To limit the number of records held an interesting feature has been introduced ageing, and refreshing. All board positions are given an age of 1 and after every turn the age is increased however when any board position is consulted its age is halved. Those positions which are too old are archived. i.e. forgetting.
The important parameters are
1. piece advantage
2. denial of occupancy
4. control of centre.
Played on an IBM 704 which could handle a milliion 36-bit words and up to 100 references per minute.
A possible evaluation function for checkers is
6k + 4m + u
where k is the king advantage m is the man advantage and u is the undisputed mobility, which means the number of moves that can be made without leading to an immediate capture.
If we consider the position shown in the attached diagram then BLACK has a man on 16 and a king on 28 whereas WHITE has kings on 15 and 32. The computer is white and the score is
u = 4 - 2, k = 2 - 1, m = 0 - 1. Thus score is 6k + 4m + u or 6 - 4 + 2 = 4.
WHITE is in play and has to make a move ; there are five choices A,B,C,D or E. Using 1-ply we can score the moves as
A 15-10 score 4
B 15-11 score 5
C 15-18 score 4
D 15-19,16-23 score -6 this initial move leads to an immediate capture 16-23
E 32-27 score 6
The best move is actually 15-11 from a 3-ply analysis but E appears best so far.
From 1946 Samuel has devoted a considerable amount of computer and human effort in developing a checkers computer program to beat human opponents. The work has been of such success that the program can now beat most opponents and has reduced the excitement in other programmers attempting this particular problem.

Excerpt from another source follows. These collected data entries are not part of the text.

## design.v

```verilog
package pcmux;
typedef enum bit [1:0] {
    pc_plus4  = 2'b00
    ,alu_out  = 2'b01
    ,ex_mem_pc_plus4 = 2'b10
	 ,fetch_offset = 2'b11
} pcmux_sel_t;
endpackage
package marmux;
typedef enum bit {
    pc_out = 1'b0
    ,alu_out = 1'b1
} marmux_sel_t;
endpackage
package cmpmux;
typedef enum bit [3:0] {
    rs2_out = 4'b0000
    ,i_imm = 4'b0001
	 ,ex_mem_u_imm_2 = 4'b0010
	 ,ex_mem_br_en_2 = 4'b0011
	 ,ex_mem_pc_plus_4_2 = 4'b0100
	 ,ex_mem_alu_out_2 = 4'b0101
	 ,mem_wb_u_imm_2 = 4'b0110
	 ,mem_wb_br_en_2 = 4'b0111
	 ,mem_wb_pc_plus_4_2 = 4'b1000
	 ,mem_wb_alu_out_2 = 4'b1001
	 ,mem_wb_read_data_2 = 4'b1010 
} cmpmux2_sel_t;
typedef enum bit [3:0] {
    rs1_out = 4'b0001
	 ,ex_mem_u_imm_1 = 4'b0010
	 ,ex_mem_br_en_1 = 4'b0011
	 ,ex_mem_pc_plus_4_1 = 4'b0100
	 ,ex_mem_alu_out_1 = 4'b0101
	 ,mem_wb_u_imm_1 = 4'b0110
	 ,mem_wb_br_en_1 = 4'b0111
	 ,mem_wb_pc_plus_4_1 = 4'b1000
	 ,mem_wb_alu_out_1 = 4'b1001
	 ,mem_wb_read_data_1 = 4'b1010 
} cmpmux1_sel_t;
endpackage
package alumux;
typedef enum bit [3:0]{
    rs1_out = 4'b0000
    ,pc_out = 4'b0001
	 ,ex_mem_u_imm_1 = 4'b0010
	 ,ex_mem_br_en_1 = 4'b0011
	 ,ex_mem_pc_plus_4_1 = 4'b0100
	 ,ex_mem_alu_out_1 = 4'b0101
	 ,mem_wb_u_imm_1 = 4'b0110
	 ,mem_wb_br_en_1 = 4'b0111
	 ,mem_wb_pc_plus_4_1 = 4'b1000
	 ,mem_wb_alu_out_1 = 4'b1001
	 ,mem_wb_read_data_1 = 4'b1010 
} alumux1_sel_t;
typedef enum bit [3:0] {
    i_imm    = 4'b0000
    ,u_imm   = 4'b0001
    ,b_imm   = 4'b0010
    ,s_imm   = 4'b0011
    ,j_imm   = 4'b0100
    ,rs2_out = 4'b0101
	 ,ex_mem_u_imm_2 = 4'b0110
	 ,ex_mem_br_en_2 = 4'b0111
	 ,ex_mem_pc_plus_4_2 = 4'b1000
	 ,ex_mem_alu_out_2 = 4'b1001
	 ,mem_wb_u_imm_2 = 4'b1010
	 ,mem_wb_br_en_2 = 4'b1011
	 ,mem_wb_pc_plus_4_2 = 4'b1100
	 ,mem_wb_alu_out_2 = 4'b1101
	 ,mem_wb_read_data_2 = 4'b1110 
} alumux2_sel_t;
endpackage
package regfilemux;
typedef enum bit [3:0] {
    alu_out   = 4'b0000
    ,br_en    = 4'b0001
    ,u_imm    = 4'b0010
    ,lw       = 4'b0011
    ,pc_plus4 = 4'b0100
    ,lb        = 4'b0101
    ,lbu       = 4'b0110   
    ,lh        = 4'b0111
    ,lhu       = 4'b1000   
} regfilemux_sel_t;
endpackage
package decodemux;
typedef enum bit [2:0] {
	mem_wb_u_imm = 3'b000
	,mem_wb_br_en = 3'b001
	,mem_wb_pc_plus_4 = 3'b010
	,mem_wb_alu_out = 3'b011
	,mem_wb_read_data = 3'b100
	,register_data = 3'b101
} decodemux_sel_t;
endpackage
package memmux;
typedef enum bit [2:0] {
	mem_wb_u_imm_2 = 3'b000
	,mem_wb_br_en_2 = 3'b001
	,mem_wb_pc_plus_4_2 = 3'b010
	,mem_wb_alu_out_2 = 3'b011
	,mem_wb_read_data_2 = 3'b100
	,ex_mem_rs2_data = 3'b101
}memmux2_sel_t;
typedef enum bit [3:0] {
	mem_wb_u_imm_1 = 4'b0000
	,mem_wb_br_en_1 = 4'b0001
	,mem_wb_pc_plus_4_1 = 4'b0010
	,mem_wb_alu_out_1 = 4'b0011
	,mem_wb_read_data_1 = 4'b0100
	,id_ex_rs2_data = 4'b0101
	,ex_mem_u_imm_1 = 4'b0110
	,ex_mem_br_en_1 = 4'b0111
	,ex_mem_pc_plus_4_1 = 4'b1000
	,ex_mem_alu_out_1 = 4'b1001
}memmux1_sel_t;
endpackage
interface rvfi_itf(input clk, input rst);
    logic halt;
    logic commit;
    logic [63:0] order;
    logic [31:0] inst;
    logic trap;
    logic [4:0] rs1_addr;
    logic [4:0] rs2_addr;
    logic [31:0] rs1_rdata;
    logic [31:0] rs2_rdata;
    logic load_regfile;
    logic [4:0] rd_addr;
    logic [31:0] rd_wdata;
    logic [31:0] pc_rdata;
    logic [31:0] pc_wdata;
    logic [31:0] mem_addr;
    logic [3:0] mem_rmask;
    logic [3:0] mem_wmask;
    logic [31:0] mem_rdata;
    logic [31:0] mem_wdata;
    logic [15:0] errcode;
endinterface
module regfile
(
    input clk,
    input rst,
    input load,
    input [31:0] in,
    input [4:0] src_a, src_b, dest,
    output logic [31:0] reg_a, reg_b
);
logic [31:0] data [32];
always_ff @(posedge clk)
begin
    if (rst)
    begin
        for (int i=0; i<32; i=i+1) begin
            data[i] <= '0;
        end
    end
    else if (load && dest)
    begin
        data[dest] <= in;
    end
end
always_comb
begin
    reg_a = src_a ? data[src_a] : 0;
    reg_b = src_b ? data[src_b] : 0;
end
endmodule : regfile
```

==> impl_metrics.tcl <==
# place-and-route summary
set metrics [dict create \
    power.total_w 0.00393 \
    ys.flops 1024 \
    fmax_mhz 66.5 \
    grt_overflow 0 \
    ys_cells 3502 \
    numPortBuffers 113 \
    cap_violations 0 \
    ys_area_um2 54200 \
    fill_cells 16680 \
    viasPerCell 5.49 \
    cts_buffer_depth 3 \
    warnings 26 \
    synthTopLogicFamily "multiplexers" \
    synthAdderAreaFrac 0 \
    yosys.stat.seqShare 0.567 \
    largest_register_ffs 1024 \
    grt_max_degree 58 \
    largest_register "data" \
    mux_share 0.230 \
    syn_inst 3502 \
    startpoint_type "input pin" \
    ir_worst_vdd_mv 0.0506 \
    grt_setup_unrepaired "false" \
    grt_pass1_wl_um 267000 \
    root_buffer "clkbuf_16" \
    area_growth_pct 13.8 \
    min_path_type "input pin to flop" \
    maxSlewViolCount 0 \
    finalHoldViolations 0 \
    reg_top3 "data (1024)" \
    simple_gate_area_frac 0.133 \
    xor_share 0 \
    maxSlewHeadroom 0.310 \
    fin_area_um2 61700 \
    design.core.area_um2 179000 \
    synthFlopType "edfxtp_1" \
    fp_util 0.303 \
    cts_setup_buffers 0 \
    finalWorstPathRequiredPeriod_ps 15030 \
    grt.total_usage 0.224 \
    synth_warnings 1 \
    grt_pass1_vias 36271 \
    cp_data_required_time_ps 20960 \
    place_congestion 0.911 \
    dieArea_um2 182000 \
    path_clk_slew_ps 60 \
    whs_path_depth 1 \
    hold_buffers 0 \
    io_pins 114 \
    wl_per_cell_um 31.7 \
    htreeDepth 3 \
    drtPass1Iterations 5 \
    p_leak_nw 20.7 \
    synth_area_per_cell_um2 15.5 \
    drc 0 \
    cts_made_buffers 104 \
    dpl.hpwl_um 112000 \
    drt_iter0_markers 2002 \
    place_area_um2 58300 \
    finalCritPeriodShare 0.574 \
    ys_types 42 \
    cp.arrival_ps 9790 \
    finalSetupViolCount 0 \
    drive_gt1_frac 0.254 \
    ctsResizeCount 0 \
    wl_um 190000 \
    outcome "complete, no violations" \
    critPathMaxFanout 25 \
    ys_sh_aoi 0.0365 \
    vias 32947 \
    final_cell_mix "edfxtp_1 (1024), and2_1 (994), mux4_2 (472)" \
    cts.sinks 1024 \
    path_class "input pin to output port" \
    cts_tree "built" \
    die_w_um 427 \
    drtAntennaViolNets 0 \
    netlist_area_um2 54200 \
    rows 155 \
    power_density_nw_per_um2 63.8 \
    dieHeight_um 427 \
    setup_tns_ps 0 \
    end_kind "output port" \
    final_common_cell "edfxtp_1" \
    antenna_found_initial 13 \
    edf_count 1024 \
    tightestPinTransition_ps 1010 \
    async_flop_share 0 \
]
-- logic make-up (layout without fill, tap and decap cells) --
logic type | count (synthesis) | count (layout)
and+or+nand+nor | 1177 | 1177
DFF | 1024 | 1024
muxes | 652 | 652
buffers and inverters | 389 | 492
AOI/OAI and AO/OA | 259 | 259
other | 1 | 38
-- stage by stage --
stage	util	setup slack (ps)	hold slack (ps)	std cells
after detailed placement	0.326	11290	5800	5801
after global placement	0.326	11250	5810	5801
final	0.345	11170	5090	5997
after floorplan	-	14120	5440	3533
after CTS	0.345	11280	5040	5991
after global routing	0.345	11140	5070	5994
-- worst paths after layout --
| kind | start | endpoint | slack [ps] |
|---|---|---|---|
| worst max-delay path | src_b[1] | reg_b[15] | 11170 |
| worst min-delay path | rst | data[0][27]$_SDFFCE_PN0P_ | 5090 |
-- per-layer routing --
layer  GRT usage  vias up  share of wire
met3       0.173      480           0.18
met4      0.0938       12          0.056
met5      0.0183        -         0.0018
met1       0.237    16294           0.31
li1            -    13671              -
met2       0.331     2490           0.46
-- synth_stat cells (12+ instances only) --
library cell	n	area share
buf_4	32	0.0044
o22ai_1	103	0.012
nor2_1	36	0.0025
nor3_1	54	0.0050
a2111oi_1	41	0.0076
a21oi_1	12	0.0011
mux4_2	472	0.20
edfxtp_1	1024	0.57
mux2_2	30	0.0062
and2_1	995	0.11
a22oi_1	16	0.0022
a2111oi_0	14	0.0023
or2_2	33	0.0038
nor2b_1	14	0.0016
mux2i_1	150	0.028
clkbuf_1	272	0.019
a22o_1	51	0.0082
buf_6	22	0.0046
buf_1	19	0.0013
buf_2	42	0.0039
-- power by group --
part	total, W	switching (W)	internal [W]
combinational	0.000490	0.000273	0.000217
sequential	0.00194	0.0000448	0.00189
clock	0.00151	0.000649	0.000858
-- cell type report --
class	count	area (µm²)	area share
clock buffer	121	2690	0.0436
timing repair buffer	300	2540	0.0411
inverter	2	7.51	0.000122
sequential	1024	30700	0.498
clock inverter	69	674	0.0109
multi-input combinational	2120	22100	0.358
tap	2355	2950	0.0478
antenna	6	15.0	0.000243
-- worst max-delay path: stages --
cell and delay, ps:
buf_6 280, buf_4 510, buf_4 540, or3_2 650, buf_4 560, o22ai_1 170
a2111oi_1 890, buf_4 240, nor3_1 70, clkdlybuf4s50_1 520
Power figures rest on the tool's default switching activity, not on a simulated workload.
$ cat design/flow/design.v
`timescale 1ns / 1ps
module debounce(input clk, input btn_input, output btn_output);
parameter DEBOUNCE_PERIOD = 2_000_000;  
reg [$clog2(DEBOUNCE_PERIOD):0] counter;
assign btn_output = (counter == DEBOUNCE_PERIOD);
always@(posedge clk) begin
  if (btn_input == 0)
    counter <= 0;
  else
    counter <= counter + (counter != DEBOUNCE_PERIOD);
end
endmodule
===== design/flow/run.sh =====
#!/bin/bash
# OpenROAD 26Q1-2900-gdf79404cd8, Yosys 0.63+post, stock flow scripts
make -C /OpenROAD-flow-scripts/flow DESIGN_CONFIG=/design/flow/config.mk WORK_HOME=/design/flow/orfs finish

===== design/flow/config.mk =====
export PLATFORM = sky130hd
export DESIGN_NAME = boundFlasher
export DESIGN_NICKNAME = boundFlasher
export VERILOG_FILES = /design/flow/design.v
export SDC_FILE = /design/flow/constraint.sdc
export NUM_CORES = 4
export LEC_CHECK = 1
export CORE_AREA = 10 10 102 102
export DIE_AREA = 0 0 112 112

===== design/flow/constraint.sdc =====
current_design boundFlasher

set clk_period 1.0
set clk_io_pct 0.2

create_clock -name clk0 -period $clk_period [get_ports {clk}]

set non_clock_inputs [all_inputs -no_clocks]
set_input_delay [expr $clk_period * $clk_io_pct] -clock clk0 $non_clock_inputs
set_output_delay [expr $clk_period * $clk_io_pct] -clock clk0 [all_outputs]

===== design/flow/design.v =====
module boundFlasher (flick, clk, rst, LEDs);
  input wire flick;
  input wire clk;
  input wire rst;
  output reg [15:0] LEDs;
  reg [2:0] state;
  reg [2:0] stateR;
  reg [15:0] ledTemp;
  reg flickFlag;
  always @(posedge clk or negedge rst) begin
    if (rst == 1'b0) begin
      LEDs <= 16'b0;
    end
    else begin
      LEDs <= ledTemp;
    end
  end
  always @(*) begin
    case(state)
		3'b000: begin
			ledTemp = 16'b0;
		end
		3'b001: begin
			if (LEDs[5] != 1) begin
				ledTemp = (LEDs << 1) | 1'b1;
			end
		end
		3'b010: begin
			if (LEDs[0] != 0) begin
				ledTemp = (LEDs >> 1);
			end
		end
		3'b011: begin
			if (LEDs[10] != 1) begin
				ledTemp = (LEDs << 1) | 1'b1;
			end
		end
		3'b100: begin
			if (LEDs[5] != 0) begin
				ledTemp = (LEDs >> 1);
			end
		end
		3'b101: begin
			if (LEDs[15] != 1) begin
				ledTemp = (LEDs << 1) | 1'b1;
			end
		end
		3'b110: begin
			if (LEDs[0] != 0) begin
				ledTemp = (LEDs >> 1);
			end
		end
		default: begin
			ledTemp = 16'b0;
		end
		endcase
  end
  always @(posedge clk or negedge rst) begin
    if (rst == 1'b0) begin
      stateR <= 3'b000;
    end
    else begin
      stateR <= state;
    end
  end
  always @(*) begin
    if (rst == 1'b0) begin
      flickFlag = 1'b0;
    end
    else if (flick == 1'b1 && stateR == 3'b011 && LEDs[5] == 1 && LEDs[6] == 0) begin
      flickFlag = 1'b1;
    end
    else if (flick == 1'b1 && stateR == 3'b011 && LEDs[10] == 1 && LEDs[11] == 0) begin
      flickFlag = 1'b1;
    end    
    else if (flick == 1'b1 && stateR == 3'b101 && LEDs[5] == 1 && LEDs[6] == 0) begin
      flickFlag = 1'b1;
    end 
    else if (flick == 1'b1 && stateR == 3'b101 && LEDs[10] == 1 && LEDs[11] == 0) begin
      flickFlag = 1'b1;
    end
    else begin
      flickFlag = 1'b0;
    end
  end
  always @(*) begin
    if (rst == 1'b0) begin
      state = 3'b000;
    end
    else begin
    case (stateR)
      3'b000: begin  
        if (flick == 1) begin
          state = 3'b001;
        end
      end
      3'b001: begin  
        if (LEDs[5] == 1) begin
          state = 3'b010;
        end
      end
      3'b010: begin	 
        if (LEDs[0] == 0) begin
          state = 3'b011;
        end
      end
      3'b011: begin  
        if (flickFlag == 1'b1) begin
          state = 3'b010;
        end 
        else if (LEDs[10] == 1 && flickFlag == 1'b0 && state != 3'b010) begin
          state = 3'b100;
        end
      end
      3'b100: begin	 
		  if (LEDs[5] == 0) begin
          state = 3'b101;
        end
      end
      3'b101: begin  
        if (flickFlag == 1'b1) begin
          state = 3'b100;
        end 
        else if (LEDs[15] == 1 && flickFlag == 1'b0) begin
			 state = 3'b110;
        end
      end
      3'b110: begin  
		  if (LEDs[0] == 0) begin
          state = 3'b000;
        end
      end
      default: state = 3'b000;
    endcase
    end
  end
endmodule

==> run notes <==
Summary of implementation figures.

Yosys
The number of distinct standard cells referenced by the synthesized netlist is 24. The post-synthesis async set-or-reset flop share is between 50% and 60%. The count of flip-flops with a built-in enable after synthesis is 0. The count of warnings emitted by yosys is 4. By count the netlist is led by dfrtp_1, dlxtn_1, o21ai_0, nand2_1, nand3_1.

The top cell type's share of synthesized area is between 30% and 40%. The dominant cell type by area after synthesis is dfrtp_1. For this design, Yosys synthesis ends with a cell count of 123. In this run the mean area of a mapped cell was 9.745 um^2. The predominant post-synthesis flop cell is dlxtn_1. The cell count after synthesis is 123. After synthesis, the cell types taking the most area are dfrtp_1, dlxtn_1, o21ai_0, nand3_1, nand2_1.

Counting flops and latches in the post-synthesis netlist gives 38. The chip area line in the Yosys stat output reads 1199 um^2. The area of the mapped netlist is 1199 um^2.

GRT
Entering global routing, the biggest net connects 37 pins. The global route stage reports its total congestion overflow as 0. The global-route wire length before repair is 5057 um. The number of global-route vias before repair came to slightly above 900. The initial antenna violation count is 0.

The overall fraction of global-route tracks in use is slightly below 5%.

Final timing
The share of the cycle needed by the critical path after routing is 97.74%. The final timing report derives a shortest allowable period of 0.9774 ns. The number of register pins that no clock reaches is 19. The count of final setup violators is 0. The final total negative setup slack is 0 ns. The timing-limited maximum frequency is slightly above 1 GHz. At the pin with the least slew margin, the transition time is 0.7305 ns. 38 endpoints have no timing constraint. Max-slew check failures listed in the final report amount to 0. Setup repair after global routing could not meet its margin everywhere. The final hold violation count is 0. The remaining max-slew budget at the tightest pin is 50.79%.

Finish
The ratio of cells with drive above 1 in the final layout is 29.27%. Between the synthesized netlist and the finished layout, the area growth was recorded as 37.68%.

Drt
Before antenna repair, the detailed router went through 4 iterations. The number of vias in the routed layout is 1010. The routed layout reports a DRC error count of 0.

The number of nets with antenna violations after routing is 0. The number of antenna repair diodes is 0. The number of vias per cell is 3.755. The first-iteration detailed-routing DRC count is 104. The final routed wirelength across all metal layers is 3085 um.

In the final routed layout, each cell accounts on average for 11.47 um.

Pwr
In this run the static leakage power is 0.7736 nW. Total power for the finished layout comes to 1.416 mW. The power per cell area is 858.2 nW/um^2. The worst VDD IR drop from the latest analysis is 0.4471 mV.

Floorplan
From left edge to right edge, the die measures approximately 110 um. The total I/O pin count is 19. The area of the die is 12540 um^2. The floorplan has 33 rows.

The die is 112 um tall. The floorplan-stage core utilization is 14.59%. Per the OpenROAD floorplan log, the area of the core is 8217 um^2.

Flow run
Across all stage logs, warnings added up to 27. Per the run summary, max-cap violations total 0.

Clock network
The clock tree root buffer cell is clkbuf_8. The number of buffers inserted during clock tree synthesis is 3. TritonCTS built the clock tree. In this run the number of H-tree levels came out at 1. The post-CTS hold buffer count recorded in the log is 0.

The clock edge transition at the registers on the reported setup and hold paths is 0.08 ns. The maximum buffer depth of the clock tree is 2.

Critical path
In the setup report, the worst path falls into the class reg -> out. The dominant delay contributor by cell family on the critical path is flip-flops. The worst setup path is captured at an output port. The required time of the critical path is 0.80 ns.

The highest fanout seen on the critical path is 3. The slowest cell on the critical path is dfrtp_1. The largest stage delay on the critical path is 0.39 ns.

The timing report notes that buffer and inverter cells on the critical path total 1. STA classifies the critical path startpoint as a flip-flop. Per STA, the worst path is made up of buf_2. The arrival time at the worst endpoint is 0.78 ns.

Outcome
The run finished with clean final reports.

Placement
In the placement report, post-DP HPWL is listed as 2190 um. The congestion estimate from routability-driven global placement came to 0.7258. The number of I/O port buffers is 18.

Min path
The type of the worst min-delay path is in -> async.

Samuel introduced the topic of machine learning and his program improved its performance up to a limit against human opponents. Basically it uses the concept of rote learning. Suppose a tree is terminated at 3-ply then each of the nodes is evaluated statically using the evaluation function which consists of about 38 parameters. However if the root node that is encountered is stored with its backed up value re occurs then it will have a firmer value. Provided enough games are played then most if not all of the nodes in the future game trees will have been seen before and correctly valued. Thus the root node will have a virtual value of 6-ply and as the process continues and the program learns so the values given to each node will improve. An additional learning technique is to play two programs against one another and the program that wins has one set of parameters and the loser another. The new program must have parameters that emphasise the good points of each in some way. The storage of previous games was catalogued as follows;
the number of pieces on the board, the presence or absence of piece advantage, the presence or absence of kings, the side with advantage. Positions of little value, those that are not referred to very often, are deleted and symmetry is used to cut down the number of stored positions by various factors of 2. In 1959 the program used 60,000 board positions and an evaluation choosing 16 parameters from 38, whilst in 1967 alpha beta pruning had been introduced and only the most promising nodes were investigated. Book moves were also incorporated.